Kedua, kepekaan sosial dan solidaritas kemanusiaan. Sosok Ibrahim yang terkenal sebagai nabi dermawan, yang memberikan hartanya untuk membantu orang lain merupakan teladan yang pas dijadikan sebagai panutan dalam konteks berbangsa dan bernegara.

Kepekaan sosial di masyarakat haruslah jadi tugas bersama. Kaum miskin, anak yatim, dan golongan pra-sejahtera selain menjadi tugas negara untuk mendampinginya, juga menjadi tanggung jawab bersama sebaga sesama manusia. Mewujudkan sila kelima Pancasila, keadilan sosial bagi seluruh rakyat Indonenesia, merupakan tugas semua kalangan sebagai bentuk solidaritas kemanusian.

Ibarahim sudah mencotohkan bahwa tetangganya, masyarakatnya, dan juga kaumnya adalah cerminan dirinya. Apabila mereka bahagia dan bisa menikmati hidup, itu sama dengan membahagiakan diri kita sendiri. Kurban ala Ibrahim ini sudah mempraktekkan, bahwa kaya harta saja tidak cukup, harus dibarengi dengan kaya hati, yang selalu ingin berbagi.

Ketiga, menundukkan nafsu hewani. Melalui kurban, sosok ayah dari dua nabi ini sudah berhasil menyembeli sifat kebinatanganya dari dirinya. Dalam konteks berbangsa dan bernegara, maraknya hoax, ujaran kebencian, fitnah, dan tindakan intoleransi serta radikalisme-terorisme tidak lepas dari sifat kebinatangan yang ada pada diri kita masing-masing.

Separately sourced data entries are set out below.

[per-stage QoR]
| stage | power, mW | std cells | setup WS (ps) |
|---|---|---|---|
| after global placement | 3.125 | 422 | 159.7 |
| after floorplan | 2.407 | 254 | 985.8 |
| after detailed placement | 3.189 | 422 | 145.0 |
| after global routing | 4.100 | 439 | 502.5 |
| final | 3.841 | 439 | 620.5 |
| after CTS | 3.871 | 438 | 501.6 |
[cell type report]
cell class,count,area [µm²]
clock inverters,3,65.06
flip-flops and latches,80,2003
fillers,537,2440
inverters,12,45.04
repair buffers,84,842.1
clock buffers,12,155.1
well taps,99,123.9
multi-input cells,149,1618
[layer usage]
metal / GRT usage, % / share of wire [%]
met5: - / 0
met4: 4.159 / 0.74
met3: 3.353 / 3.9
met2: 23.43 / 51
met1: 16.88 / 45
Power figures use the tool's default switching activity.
[src/rtl/seg7_scan_driver.sv]
// seg7_scan_driver: captures MM:SS BCD digits and time-multiplexes them onto a 4-digit common-anode display
module seg7_scan_driver #(
    parameter int REFRESH_DIV = 100000,
    parameter int GUARD       = 2,
    parameter bit LZ_BLANK    = 1'b0,
    parameter int DP_POS      = 2
) (
    input  logic       clk,
    input  logic       RESET_N,
    input  logic       LOAD,
    input  logic [3:0] D0,
    input  logic [3:0] D1,
    input  logic [3:0] D2,
    input  logic [3:0] D3,
    input  logic       BLINK_EN,
    input  logic       BLINK_SEL,
    input  logic       BLINK_PH,
    output logic [3:0] AN,
    output logic [6:0] SEG,
    output logic       DP,
    output logic [1:0] SCAN_IDX
);
    localparam int CW = $clog2(REFRESH_DIV);
    localparam int GW = (GUARD < 1) ? 1 : $clog2(GUARD + 1);
    logic [CW-1:0]     cnt;
    logic [GW-1:0]     guard;
    logic [3:0][3:0]   shadow;
    logic              bp_m, bp_s;
    logic [3:0]        cur;
    logic [6:0]        seg_nx;
    logic              dark, slot_end;
    always_comb begin
        cur      = shadow[SCAN_IDX];
        slot_end = cnt == CW'(REFRESH_DIV - 1);
        dark     = guard != '0
                || (BLINK_EN && bp_s && SCAN_IDX[1] == BLINK_SEL)
                || (LZ_BLANK && SCAN_IDX == 2'd3 && shadow[3] == 4'd0);
        case (cur)
            4'd0:    seg_nx = 7'h40;
            4'd1:    seg_nx = 7'h79;
            4'd2:    seg_nx = 7'h24;
            4'd3:    seg_nx = 7'h30;
            4'd4:    seg_nx = 7'h19;
            4'd5:    seg_nx = 7'h12;
            4'd6:    seg_nx = 7'h02;
            4'd7:    seg_nx = 7'h78;
            4'd8:    seg_nx = 7'h00;
            4'd9:    seg_nx = 7'h10;
            default: seg_nx = 7'h3F;
        endcase
    end
    always_ff @(posedge clk or negedge RESET_N) begin
        if (!RESET_N) begin
            cnt      <= '0;
            guard    <= '0;
            shadow   <= '0;
            bp_m     <= 1'b0;
            bp_s     <= 1'b0;
            SCAN_IDX <= 2'd0;
            AN       <= 4'hF;
            SEG      <= 7'h7F;
            DP       <= 1'b1;
        end else begin
            cnt      <= slot_end ? '0 : cnt + 1'b1;
            SCAN_IDX <= slot_end ? SCAN_IDX + 2'd1 : SCAN_IDX;
            guard    <= slot_end ? GW'(GUARD) : (guard != '0 ? guard - 1'b1 : guard);
            shadow   <= LOAD ? {D3, D2, D1, D0} : shadow;
            bp_m     <= BLINK_PH;
            bp_s     <= bp_m;
            // outputs follow the registered sources by one cycle, so a new slot starts dark for GUARD cycles
            AN       <= dark ? 4'hF : ~(4'b1 << SCAN_IDX);
            SEG      <= dark ? 7'h7F : seg_nx;
            DP       <= dark || SCAN_IDX != 2'(DP_POS);
        end
    end
endmodule
==> src/rtl/uart_pkg.sv <==
// Shared definitions for the UART receiver: rx FSM states and
// sampling constants.
package uart_pkg;

  localparam int OVERSAMPLE_DEF = 16;

  // Tick index inside the start bit where the line is re-checked (bit centre).
  function automatic int mid_sample(input int os);
    return os / 2 - 1;
  endfunction

  localparam int MID_SAMPLE = mid_sample(OVERSAMPLE_DEF);

  typedef enum logic [2:0] {
    IDLE,
    START,
    DATA,
    PARITY,
    STOP
  } rx_state_e;

endpackage

==> src/rtl/sync2.sv <==
// Two-flop synchronizer for a single asynchronous bit, with a
// configurable reset value so idle-high lines do not fake an edge.
module sync2 #(
  parameter logic RST_VAL = 1'b0
) (
  input  logic clk,
  input  logic reset,
  input  logic d_i,
  output logic q_o
);

  logic meta_q, sync_q;

  // Capture then re-register to let metastability settle.
  always_ff @(posedge clk or posedge reset) begin
    if (reset) begin
      meta_q <= RST_VAL;
      sync_q <= RST_VAL;
    end else begin
      meta_q <= d_i;
      sync_q <= meta_q;
    end
  end

  assign q_o = sync_q;

endmodule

Sifat kebinatangan kita tidak hanya di dunia pergaulan sehari-hari, bahkan masuk ke dunia maya. Akibatnya media sosial yang sehrusnya mempererat hubungan sosial kita, malah berujung pada caci-maki, pemelintiran, dan tindakan negatif lainnya yang menimbulkan dis-harmoni dan poloriasis masyarakat.

Di tengah kondisi bangsa ini, korupsi marak, perusakan lingkungan semakin manjadi-jadi, pelanggaran hukum, penyalahgunaan jabatan, aksi terorisme, dan sederet permasalahan lainnya, kita sepatutnya bisa menjadikan sosok Ibarahim sebagai tauladan di tengah-tengah kita. Ketika kita lagi krisis sosok teladan sejati; ketika kita tidak menemukan rujukan dalam berbangsa dan bernegara saat ini, kita bisa menjadikan Ibarahim sebagi panutan. Pengorbanan, kepatuhan, kepekaan sosial, serta menundukkan nafsu kebinatangan adalah aksi konkrit yang bisa kita lakukan dalam konteks berbangsa dan bernegara.